- Work to complete:
From the listing below, copy only the lines from the line that contains "core_margin: 4" to the line that contains "Layout overhead on", counting those two lines as part of the copy.

### Data extract ###

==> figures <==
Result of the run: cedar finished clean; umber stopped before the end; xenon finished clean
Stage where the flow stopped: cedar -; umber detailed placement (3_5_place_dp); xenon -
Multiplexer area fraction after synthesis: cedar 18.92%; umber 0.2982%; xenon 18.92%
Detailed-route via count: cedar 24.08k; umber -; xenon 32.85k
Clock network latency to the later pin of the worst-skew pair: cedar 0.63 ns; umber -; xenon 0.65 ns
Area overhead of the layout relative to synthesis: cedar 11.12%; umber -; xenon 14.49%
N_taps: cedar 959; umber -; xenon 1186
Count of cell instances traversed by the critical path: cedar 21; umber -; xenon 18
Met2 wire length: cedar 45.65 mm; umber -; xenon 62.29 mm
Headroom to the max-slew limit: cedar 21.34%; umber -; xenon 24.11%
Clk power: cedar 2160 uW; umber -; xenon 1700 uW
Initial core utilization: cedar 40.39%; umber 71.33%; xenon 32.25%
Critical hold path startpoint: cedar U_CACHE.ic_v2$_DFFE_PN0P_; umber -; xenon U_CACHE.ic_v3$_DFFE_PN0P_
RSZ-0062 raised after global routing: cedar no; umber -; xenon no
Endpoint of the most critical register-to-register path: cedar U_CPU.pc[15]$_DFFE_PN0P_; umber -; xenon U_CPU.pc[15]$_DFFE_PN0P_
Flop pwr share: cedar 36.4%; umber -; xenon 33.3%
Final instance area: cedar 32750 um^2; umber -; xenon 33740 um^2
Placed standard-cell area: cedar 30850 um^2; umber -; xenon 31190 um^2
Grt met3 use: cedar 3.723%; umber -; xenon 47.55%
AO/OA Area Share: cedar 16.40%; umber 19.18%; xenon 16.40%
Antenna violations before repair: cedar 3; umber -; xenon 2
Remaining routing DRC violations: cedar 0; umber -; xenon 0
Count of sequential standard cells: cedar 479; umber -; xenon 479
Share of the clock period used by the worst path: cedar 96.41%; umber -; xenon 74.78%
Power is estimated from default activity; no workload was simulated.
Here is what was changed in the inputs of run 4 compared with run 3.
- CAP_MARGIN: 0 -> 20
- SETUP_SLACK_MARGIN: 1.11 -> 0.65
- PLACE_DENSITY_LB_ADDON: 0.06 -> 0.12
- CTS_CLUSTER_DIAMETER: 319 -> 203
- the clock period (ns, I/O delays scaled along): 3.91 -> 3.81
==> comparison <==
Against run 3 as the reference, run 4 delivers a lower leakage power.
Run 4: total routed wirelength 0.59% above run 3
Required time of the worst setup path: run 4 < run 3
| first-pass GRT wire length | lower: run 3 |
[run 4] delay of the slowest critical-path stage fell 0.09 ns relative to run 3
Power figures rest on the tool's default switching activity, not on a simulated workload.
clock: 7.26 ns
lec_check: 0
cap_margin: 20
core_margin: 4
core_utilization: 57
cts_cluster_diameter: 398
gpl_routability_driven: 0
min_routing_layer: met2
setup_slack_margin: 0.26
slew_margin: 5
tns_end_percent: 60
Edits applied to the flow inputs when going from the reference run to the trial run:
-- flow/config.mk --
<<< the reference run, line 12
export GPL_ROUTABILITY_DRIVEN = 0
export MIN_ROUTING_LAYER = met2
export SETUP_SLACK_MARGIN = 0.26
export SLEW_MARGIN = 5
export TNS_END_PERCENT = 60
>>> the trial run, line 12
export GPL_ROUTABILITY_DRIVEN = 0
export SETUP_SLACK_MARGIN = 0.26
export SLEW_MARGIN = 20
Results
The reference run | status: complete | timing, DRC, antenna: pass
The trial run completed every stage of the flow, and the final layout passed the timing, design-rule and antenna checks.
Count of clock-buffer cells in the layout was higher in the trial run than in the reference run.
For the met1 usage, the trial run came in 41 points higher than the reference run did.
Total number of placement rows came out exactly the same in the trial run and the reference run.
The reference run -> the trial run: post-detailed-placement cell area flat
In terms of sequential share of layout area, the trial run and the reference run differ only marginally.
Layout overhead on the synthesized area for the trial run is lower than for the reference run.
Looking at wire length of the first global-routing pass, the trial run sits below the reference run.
==> job 2396 <==
// FreqCounter
module FreqCounter(
	 input clock,
	 input reset,
	 input IPS_left,
     input IPS_mid,
     input IPS_right,
	 input signalleftred,
	 input signalleftblue,
	 input signalrightred,
	 input signalrightblue,	 
	 output right_red,
	 output left_red,
	 output left_forward,
     output left_backward,
     output right_forward,
     output right_backward,
	 output a, b, c, d, e, f, g,  
     output [3:0]an
    );
export LEC_CHECK = 0
export ABC_AREA = 1
export CAP_MARGIN = 20
export CORE_MARGIN = 2
export CORE_UTILIZATION = 72
export CTS_CLUSTER_SIZE = 15
export HOLD_SLACK_MARGIN = 0.3
export PLACE_DENSITY_LB_ADDON = 0.01
export SETUP_SLACK_MARGIN = -0.15
export SLEW_MARGIN = 20
create_clock -name core_clock -period 5.05 [get_ports {clock}]
run.sh (not shown) runs the stock make flow with config.mk's settings and CLKGATE_MAP_FILE=.
==> inputs of job 2979, as changes to job 2396 <==
CAP_MARGIN = 5   (was 20)
CTS_CLUSTER_DIAMETER = 359   (was unset)
CTS_CLUSTER_SIZE = 14   (was 15)
HOLD_SLACK_MARGIN = -0.08   (was 0.3)
PLACE_DENSITY_LB_ADDON = unset   (was 0.01)
SETUP_SLACK_MARGIN = 0.94   (was -0.15)
==> flow/constraint.sdc (replaced) <==
create_clock -name core_clock -period 8.15 [get_ports {clock}]
set_input_delay 1.6300 -clock core_clock [delete_from_list [all_inputs] [get_ports {clock}]]
set_output_delay 1.6300 -clock core_clock [all_outputs]
set_load 0.01 [all_outputs]
==> inputs of job 805, as changes to job 2396 <==
ABC_AREA = unset   (was 1)
CORE_UTILIZATION = 9   (was 72)
CTS_CLUSTER_SIZE = unset   (was 15)
HOLD_SLACK_MARGIN = unset   (was 0.3)
PLACE_DENSITY_LB_ADDON = unset   (was 0.01)
SETUP_SLACK_MARGIN = unset   (was -0.15)
==> flow/constraint.sdc (replaced) <==
create_clock -name core_clock -period 10.9 [get_ports {clock}]
set_input_delay 2.1800 -clock core_clock [delete_from_list [all_inputs] [get_ports {clock}]]
set_output_delay 2.1800 -clock core_clock [all_outputs]
set_load 0.01 [all_outputs]
==> qor summary <==
                                                                  job 2396                   job 805                 job 2979
Signal arrival time at the worst endpoint                          6.23 ns                   8.52 ns                  7.33 ns
Setup slack at placement                                         -1.150 ns                  2.250 ns                0.7419 ns
Worst setup path startpoint                                    fcountR[10]           signalrightblue          signalrightblue
Adder-Cell Fraction of Synth Area                                   18.60%                    20.29%                   18.60%
Worst Hold Depth                                                         1                         2                        1
Outcome                                         complete, but fails checks  timing/DRC/antenna clean  timing/DRC/antenna clean
Reasons for failing layout checks                             setup timing                         -                        -
FP Util                                                             73.12%                    9.038%                   73.12%
Power Clock                                                        3.91 mW                   1.77 mW                  1.72 mW
Final routed wire length divided by cell count                    16.80 um                  8.873 um                 15.47 um
Comb. pwr                                                          6.84 mW                  0.367 mW                  2.97 mW
Number of logic gates                                                 2491                      1878                     2491
Most numerous cell in the Yosys netlist            sky130_fd_sc_hd__nor2_1  sky130_fd_sc_hd__dfxtp_1  sky130_fd_sc_hd__nor2_1
Leading power group                                    combinational logic                 registers      combinational logic

========
==> garnet: inputs <==
FreqCounter again, from the RTL that the note above started with.
Settings: LEC_CHECK=0, ABC_AREA=1, CAP_MARGIN=20, CORE_MARGIN=2, CORE_UTILIZATION=72, CTS_CLUSTER_DIAMETER=359, CTS_CLUSTER_SIZE=14, SETUP_SLACK_MARGIN=0.94, SLEW_MARGIN=20; clock period 8.15 ns.
==> zinc (differences from garnet) <==
- ABC_AREA: 1 -> not set
- CORE_UTILIZATION: 72 -> 40
- CTS_CLUSTER_DIAMETER: 359 -> not set
- CTS_CLUSTER_SIZE: 14 -> not set
- SETUP_SLACK_MARGIN: 0.94 -> not set
==> flow/constraint.sdc (replaced) <==
create_clock -name core_clock -period 8.07 [get_ports {clock}]
set_input_delay 1.6140 -clock core_clock [delete_from_list [all_inputs] [get_ports {clock}]]
set_output_delay 1.6140 -clock core_clock [all_outputs]
set_load 0.01 [all_outputs]
==> yarrow (differences from garnet) <==
- ABC_AREA: 1 -> 0
- CELL_PAD_IN_SITES_DETAIL_PLACEMENT: not set -> 2
- CORE_MARGIN: 2 -> 10
- CORE_UTILIZATION: 72 -> 31
- CTS_CLUSTER_DIAMETER: 359 -> not set
- CTS_CLUSTER_SIZE: 14 -> not set
- GPL_TIMING_DRIVEN: not set -> 1
- MAX_ROUTING_LAYER: not set -> met4
- MIN_ROUTING_LAYER: not set -> met1
- SETUP_SLACK_MARGIN: 0.94 -> not set
- SLEW_MARGIN: 20 -> 15
- TNS_END_PERCENT: not set -> 40
==> flow/constraint.sdc (replaced) <==
create_clock -name core_clock -period 6.74 [get_ports {clock}]
set_input_delay 1.3480 -clock core_clock [delete_from_list [all_inputs] [get_ports {clock}]]
set_output_delay 1.3480 -clock core_clock [all_outputs]
set_load 0.01 [all_outputs]
==> comparison table <==
quantity                                                                     zinc                    yarrow                   garnet
Status                                                    complete, no violations           failed layout checks  complete, no violations
Layout check failures                                                           -              setup timing                        -
Number of diodes added for antenna fixing                                       0                         1                        0
Via-to-Cell Ratio                                                            5.21                      5.65                     5.42
Met2 Routed Length                                                       28200 µm                  60300 µm                 33200 µm
Most instantiated library cell after synthesis           sky130_fd_sc_hd__dfxtp_1  sky130_fd_sc_hd__dfxtp_1  sky130_fd_sc_hd__nor2_1
Share of synthesized area spent on multiplexers                             5.46%                     5.46%                  0.0705%
Width of the chip                                                          259 µm                    310 µm                   203 µm
Leak pwr                                                                0.0118 µW                 0.0124 µW                0.0142 µW
Antenna violations before repair                                                0                         1                        0
Post-layout instance count excluding filler cells                            3651                      3999                     4218
Tool warnings                                                                  32                        35                       37
Count of cells along the worst hold path                                        2                         2                        1
Highest ir drop seen on vdd                                            0.000163 V                0.000209 V               0.000217 V
Endpoint of the most critical register-to-register path             freqTempL[17]             freqTempL[17]            freqTempR[13]
Area of all placed cells without fillers                                28800 µm²                 30500 µm²                29700 µm²
Total number of cells along the worst setup path                               22                        21                       26
No activity file was given, so power comes from the tool's default toggle rates.
[run.sh]
#!/bin/bash
# the make line also repeats each setting of config.mk as NAME=value (left out here)
make -C /OpenROAD-flow-scripts/flow DESIGN_CONFIG=/design/flow/config.mk WORK_HOME=/design/flow/orfs CLKGATE_MAP_FILE= finish
[design.v]
module copyEngine  #(
    parameter DATA_WIDTH       = 64,
    parameter ADDR_WIDTH       = 32,
    parameter LEN              = 16,
    parameter FULL_WORD_SIZE   = DATA_WIDTH / 8
) (
    input                             rstn,
    input                             clk,
    input                             src_dw_sel_i, 
    input                             dst_dw_sel_i, 
    input                             copy_i,
    input                             set_i,
    input        [7:0]                setVal_i,
    input                             flush_i,
    input        [LEN-1:0]            len_i,
    input        [ADDR_WIDTH-1:0]     src_i,
    input        [ADDR_WIDTH-1:0]     dst_i,
    output logic                      done_o,
    output logic                      mem_re_r,
    output logic [ADDR_WIDTH-1:0]     mem_rad_r,
    input                             mem_rreq_rdy,
    input        [DATA_WIDTH-1:0]     mem_rdat,
    input                             mem_rdat_rdy,
    output logic [FULL_WORD_SIZE-1:0] mem_bwe_r,
    output logic [ADDR_WIDTH-1:0]     mem_wad_r,
    output logic [DATA_WIDTH-1:0]     mem_wdat_r,
    input                             mem_wreq_rdy,
    output logic                      flush_r,
    output logic [ADDR_WIDTH-1:0]     cmd_adr_r,
    input                             cmd_rdy
);
    localparam int WORD_SIZE = FULL_WORD_SIZE / 2;
    localparam int RD_FIFO_DW = 32;
    localparam int RD_FIFO_AW = 4;
    localparam int BYTE_SHIFT = $clog2(FULL_WORD_SIZE);
    localparam int LOG_BYTE_SHIFT = $clog2(BYTE_SHIFT);
    localparam int ALIGN_BUF_SIZE = 2*RD_FIFO_DW;
    localparam int ALIGN_BUF_SIZE_BYTES = ALIGN_BUF_SIZE / 8;
    localparam int LOG_ALIGN_BUF_SIZE = $clog2(ALIGN_BUF_SIZE);
    localparam int LOG_ALIGN_BUF_SIZE_BYTES = $clog2(ALIGN_BUF_SIZE_BYTES);
    localparam int FULL_WRITE_MASK = {FULL_WORD_SIZE {1'b1}};
    localparam int WRITE_MASK = {WORD_SIZE {1'b1}};
    localparam int WRITE_FIRST=0;
    localparam int WRITE_MIDDLE=1;
    localparam int WRITE_LAST=2;
    localparam int WRITE_SKIP=3;  
    logic [BYTE_SHIFT-1:0]              srcShift, srcShift_r;
    logic [BYTE_SHIFT-1:0]              dstShift, dstShift_r;
    logic [BYTE_SHIFT:0]                readNum;
    logic [BYTE_SHIFT:0]                writeNum;
    logic [LOG_ALIGN_BUF_SIZE_BYTES:0]  readNum_s1;
    logic                               cmdBusy, cmdBusy_r;
    logic                               flush;
    logic [ADDR_WIDTH-1:0]              cmd_adr;
    logic                               rdBusy, rdBusy_r, wrBusy, wrBusy_r;
    logic [LEN-1:0]                     rdCnt, rdCnt_r, wrCnt, wrCnt_r;
    logic [ADDR_WIDTH-1:0]              srcPtr, srcPtr_r, dstPtr, dstPtr_r;
    logic [ALIGN_BUF_SIZE-1:0]          alignBuf_r, alignBuf;
    logic                               memset_run, memset_run_r;
    logic [7:0]                         memset_val, memset_val_r;
    logic                               rstall, wstall;
    logic                               firstRead_req, firstRead_req_r, firstRead_vld, firstRead_vld_r;
    logic                               firstWrite, firstWrite_r;
    logic [1:0]                         writeCase;
    logic [LOG_ALIGN_BUF_SIZE_BYTES:0]  bufNum, bufNum_r;
    logic [FULL_WORD_SIZE-1:0]          mem_bwe, bwe;
    logic [ADDR_WIDTH-1:0]              mem_wad;
    logic [DATA_WIDTH-1:0]              mem_wdat;
    logic                               mem_re;
    logic [ADDR_WIDTH-1:0]              mem_rad;
    logic                               rdfifo_reserve;
    logic                               rdfifo_we;
    logic                               rdfifo_re;
    logic [RD_FIFO_DW-1:0]              rdfifo_wdat;
    logic [RD_FIFO_DW-1:0]              rdfifo_rdat;
    logic                               rdfifo_rrdy;
    logic                               rdfifo_wrdy;
    logic                               almost_full;
    logic                               src_dw_sel, src_dw_sel_r; 
    logic                               dst_dw_sel, dst_dw_sel_r; 
    logic [LOG_BYTE_SHIFT:0]            src_word_size, src_word_size_r;
    logic [LOG_BYTE_SHIFT:0]            dst_word_size, dst_word_size_r;
    assign rdfifo_wdat =  src_dw_sel_r ? {mem_rdat[55:48], mem_rdat[39:32], mem_rdat[23:16], mem_rdat[7:0]} : mem_rdat[31:0];
    reserve_fifo #(
        .DW     (RD_FIFO_DW),
        .AW     (RD_FIFO_AW)
    ) rdfifo (
        .rstn            (rstn),
        .clk             (clk),
        .rd_en           (rdfifo_re),
        .reserve_en      (rdfifo_reserve),
        .dout            (rdfifo_rdat),
        .wr_en           (rdfifo_we),
        .din             (rdfifo_wdat),
        .wrdy            (rdfifo_wrdy),
        .rrdy            (rdfifo_rrdy)
    );
    always @(posedge clk or negedge rstn) begin
        if (~rstn) begin
            alignBuf_r <= 0;
            mem_re_r <= 0;
            mem_rad_r <= 0;
            mem_bwe_r <= 0;
            mem_wad_r <= 0;
            mem_wdat_r <= 0;
            {memset_run_r, memset_val_r, rdCnt_r, wrCnt_r, rdBusy_r, wrBusy_r, alignBuf_r, bufNum_r, srcShift_r, dstShift_r,
            firstWrite_r, firstRead_req_r, firstRead_vld_r, srcPtr_r, dstPtr_r, src_dw_sel_r,
            dst_dw_sel_r} <= 0;
            flush_r <= 0;
            cmd_adr_r <= 0;
            cmdBusy_r <= 0;
        end
        else begin
            alignBuf_r <= alignBuf;
            mem_re_r <= mem_re;
            mem_rad_r <= mem_rad;
            mem_bwe_r <= mem_bwe;
            mem_wad_r <= mem_wad;
            mem_wdat_r <= mem_wdat;
            {memset_run_r, memset_val_r, rdCnt_r, wrCnt_r, rdBusy_r, wrBusy_r, alignBuf_r, bufNum_r, srcShift_r, dstShift_r,  firstWrite_r, firstRead_req_r, firstRead_vld_r, srcPtr_r, dstPtr_r, src_dw_sel_r, dst_dw_sel_r} <=
                {memset_run, memset_val, rdCnt, wrCnt, rdBusy, wrBusy, alignBuf, bufNum, srcShift, dstShift, firstWrite, firstRead_req, firstRead_vld, srcPtr, dstPtr, src_dw_sel, dst_dw_sel};
            flush_r <= flush;
            cmd_adr_r <= cmd_adr;
            cmdBusy_r <= cmdBusy;
        end
    end
    always @(*) begin
        {memset_run, memset_val, rdCnt, wrCnt, rdBusy, wrBusy, alignBuf, bufNum, srcShift, dstShift, firstWrite, firstRead_req, firstRead_vld, srcPtr, dstPtr, src_dw_sel, dst_dw_sel}=
            {memset_run_r, memset_val_r, rdCnt_r, wrCnt_r, rdBusy_r, wrBusy_r, alignBuf_r, bufNum_r, srcShift_r, dstShift_r, firstWrite_r, firstRead_req_r, firstRead_vld_r, srcPtr_r, dstPtr_r, src_dw_sel_r, dst_dw_sel_r} ;
        {writeNum, rdfifo_re, bwe} = 0;
        writeCase = WRITE_SKIP;  
        cmdBusy = cmdBusy_r;
        cmd_adr = cmd_adr_r;
        flush = flush_r;
        if (~rdBusy_r && ~wrBusy_r && ~cmdBusy_r && (mem_bwe_r==0) && (copy_i || set_i || flush_i)) begin  
            srcShift = src_dw_sel_i ? (src_i & 7) : (src_i & 3);
            dstShift = dst_dw_sel_i ? (dst_i & 7) : (dst_i & 3);
            srcPtr = src_i;
            dstPtr = dst_i;
            rdCnt = len_i;
            wrCnt = len_i;
            firstRead_req = 1;
            firstRead_vld = 1;
            firstWrite = 1;
            rdBusy = copy_i;
            wrBusy = (copy_i || set_i);
            memset_run = set_i & ~copy_i;
            memset_val = setVal_i;
            src_dw_sel = src_dw_sel_i;
            dst_dw_sel = dst_dw_sel_i;
            cmdBusy = flush_i;
            cmd_adr = dst_i;
            flush = flush_i;
        end
        if (flush_r && cmd_rdy) begin
            cmdBusy = 0;
            cmd_adr = 0;
            flush = 0;
        end
            if(firstWrite_r==1) begin  
                if (dst_dw_sel_r) begin 
                    writeNum = (((FULL_WORD_SIZE-dstShift_r) / 2) > wrCnt_r) ? (wrCnt_r*2) : (FULL_WORD_SIZE-dstShift_r); 
                    writeCase = ((wrCnt_r <= WORD_SIZE) && ((writeNum/2)==wrCnt_r)) ? WRITE_LAST : WRITE_FIRST;
                end
                else begin
                    writeNum = ((WORD_SIZE-dstShift_r) > wrCnt_r) ? wrCnt_r : (WORD_SIZE-dstShift_r); 
                    writeCase = ((wrCnt_r <= WORD_SIZE) && (writeNum==wrCnt_r)) ? WRITE_LAST : WRITE_FIRST;
                end
                for (int b=0; b<FULL_WORD_SIZE; b++) begin
                    if (b < writeNum) bwe[dstShift_r + b] = 1;
                end
            end
            else if((wrCnt_r<=WORD_SIZE) && wrBusy_r) begin  
                bwe = shift_right_mask(WORD_SIZE-wrCnt_r, dst_dw_sel_r);          
                writeNum = dst_dw_sel_r ? (wrCnt_r*2) : wrCnt_r;
                writeCase = WRITE_LAST;
            end
            else begin
                bwe = dst_dw_sel_r ? {FULL_WORD_SIZE {1'b1}} : {WORD_SIZE {1'b1}};
                writeNum = dst_dw_sel_r ? FULL_WORD_SIZE : WORD_SIZE;
                writeCase = WRITE_MIDDLE;
            end
        rstall = (mem_rreq_rdy && rdBusy_r && rdfifo_wrdy) ? 0 : 1;
        wstall = (mem_wreq_rdy && wrBusy_r && (((bufNum_r>=writeNum && ~dst_dw_sel_r)) || (bufNum_r>=(writeNum/2) && dst_dw_sel_r))) ? 0 : 1;
        readNum = (firstRead_req_r && src_dw_sel_r) ? (FULL_WORD_SIZE - srcShift_r)/2 :
                  (firstRead_req_r && ~src_dw_sel_r) ? (WORD_SIZE - srcShift_r) :
                                                        WORD_SIZE;          
        mem_re = mem_re_r;
        mem_rad = mem_rad_r;
        if (~rstall) begin
            firstRead_req = 0;
            rdCnt = (rdCnt_r >= readNum) ? (rdCnt_r - readNum) : 0;
            rdBusy = (rdCnt==0) ? 0 : 1;
            srcPtr = srcPtr_r + (src_dw_sel_r ? readNum*2 : readNum);
            mem_re = 1;
            mem_rad = src_dw_sel_r ? (srcPtr_r >> BYTE_SHIFT) : (srcPtr_r >> (BYTE_SHIFT-1));
        end
        else if (mem_rreq_rdy) begin
            mem_re = 0;
        end
        rdfifo_reserve = mem_rreq_rdy & mem_re_r;
        rdfifo_we = mem_rdat_rdy; 
            if(~wstall) begin
                if (writeCase==WRITE_LAST) begin
                    bufNum = 0;
                    alignBuf = 0;
                end
                else if (dst_dw_sel) begin
                    bufNum -= (writeNum / 2);                  
                    alignBuf >>= (writeNum*4);          
                end
                else begin
                    bufNum -= writeNum;                  
                    alignBuf >>= (writeNum*8);          
                end
            end
            else begin
                bwe=0; writeCase=WRITE_SKIP; writeNum=0;  
            end
        readNum_s1 = (firstRead_vld_r && src_dw_sel_r) ? (FULL_WORD_SIZE - srcShift_r)/2 :
                    (firstRead_vld_r && ~src_dw_sel_r) ? (WORD_SIZE - srcShift_r) :
                                                         WORD_SIZE;          
        if(rdfifo_rrdy && ((bufNum+readNum_s1)<ALIGN_BUF_SIZE_BYTES) && ~memset_run_r) begin
            rdfifo_re = 1;
            firstRead_vld = 0;
            if(firstRead_vld_r && src_dw_sel_r) begin
                alignBuf |= (rdfifo_rdat >> (srcShift_r*4));
            end
            else if (firstRead_vld_r) begin
                alignBuf |= (rdfifo_rdat >> (srcShift_r*8));
            end
            else begin  
                alignBuf |= (rdfifo_rdat << (bufNum*8));      
            end
            bufNum += readNum_s1;  
        end
        else if ((bufNum<ALIGN_BUF_SIZE_BYTES) && memset_run_r && (writeCase!=WRITE_LAST)) begin
            alignBuf = {ALIGN_BUF_SIZE_BYTES {memset_val_r}};
            bufNum += (((ALIGN_BUF_SIZE_BYTES - bufNum) > wrCnt_r) ? wrCnt_r : (ALIGN_BUF_SIZE_BYTES - bufNum));
        end
        mem_bwe = mem_bwe_r;
        mem_wad = mem_wad_r;
        mem_wdat = mem_wdat_r;
        if (~wstall) begin
            firstWrite = 0;
            if (dst_dw_sel_r) begin
                dstPtr = dstPtr_r + writeNum;
                dstShift = (dstPtr & 7);
                mem_bwe = bwe;
                mem_wad = dstPtr_r >> BYTE_SHIFT;
                wrCnt = wrCnt_r - writeNum/2;
                if (firstWrite_r) begin
                    mem_wdat = shift_left(alignBuf_r[31:0], dstShift_r, dst_dw_sel_r); 
                end
                else begin
                    mem_wdat = {8'b0, alignBuf_r[31:24], 8'b0, alignBuf_r[23:16], 8'b0, alignBuf_r[15:8], 8'b0, alignBuf_r[7:0]};
                end
            end
            else begin
                dstPtr = dstPtr_r + writeNum;
                dstShift = (dstPtr & 3);
                mem_bwe = bwe;
                mem_wad = dstPtr_r >> (BYTE_SHIFT - 1);
                wrCnt = wrCnt_r - writeNum;
                if (firstWrite_r) begin
                    mem_wdat = shift_left(alignBuf_r[31:0], dstShift_r, dst_dw_sel_r); 
                end
                else begin
                    mem_wdat = alignBuf_r[31:0];
                end
            end
            if(writeCase==WRITE_LAST) begin
                wrBusy = 0;
                memset_run = 0;
            end
        end
        else if (mem_wreq_rdy) begin
            mem_bwe = 0;
        end
        done_o = ~rdBusy_r && ~wrBusy_r && (mem_bwe_r==0) && ~cmdBusy_r;
    end
function [DATA_WIDTH-1:0] shift_left;
    input [31:0]           dat;
    input [BYTE_SHIFT-1:0] shift;
    input                  dw_sel;
    if (dw_sel) begin
        shift_left = 0;
        for (int i=0; i<FULL_WORD_SIZE; i++) begin
            if ((i&1)==0) begin
                shift_left[(i + shift)*8 +: 8] = dat[i*8/2 +: 8];
            end
        end
    end
    else begin
        shift_left = (dat << (8*shift)) & ({{32{1'b0}}, {32{1'b1}}});
    end
endfunction
function [FULL_WORD_SIZE-1:0] shift_right_mask;
    input [BYTE_SHIFT-1:0] shift;
    input                  dw_sel;
    shift_right_mask = dw_sel ? (FULL_WRITE_MASK>>(shift*2)) : (WRITE_MASK>>shift);
endfunction
endmodule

###

- Answer for the task:
core_margin: 4
core_utilization: 57
cts_cluster_diameter: 398
gpl_routability_driven: 0
min_routing_layer: met2
setup_slack_margin: 0.26
slew_margin: 5
tns_end_percent: 60
Edits applied to the flow inputs when going from the reference run to the trial run:
-- flow/config.mk --
<<< the reference run, line 12
export GPL_ROUTABILITY_DRIVEN = 0
export MIN_ROUTING_LAYER = met2
export SETUP_SLACK_MARGIN = 0.26
export SLEW_MARGIN = 5
export TNS_END_PERCENT = 60
>>> the trial run, line 12
export GPL_ROUTABILITY_DRIVEN = 0
export SETUP_SLACK_MARGIN = 0.26
export SLEW_MARGIN = 20
Results
The reference run | status: complete | timing, DRC, antenna: pass
The trial run completed every stage of the flow, and the final layout passed the timing, design-rule and antenna checks.
Count of clock-buffer cells in the layout was higher in the trial run than in the reference run.
For the met1 usage, the trial run came in 41 points higher than the reference run did.
Total number of placement rows came out exactly the same in the trial run and the reference run.
The reference run -> the trial run: post-detailed-placement cell area flat
In terms of sequential share of layout area, the trial run and the reference run differ only marginally.
Layout overhead on the synthesized area for the trial run is lower than for the reference run.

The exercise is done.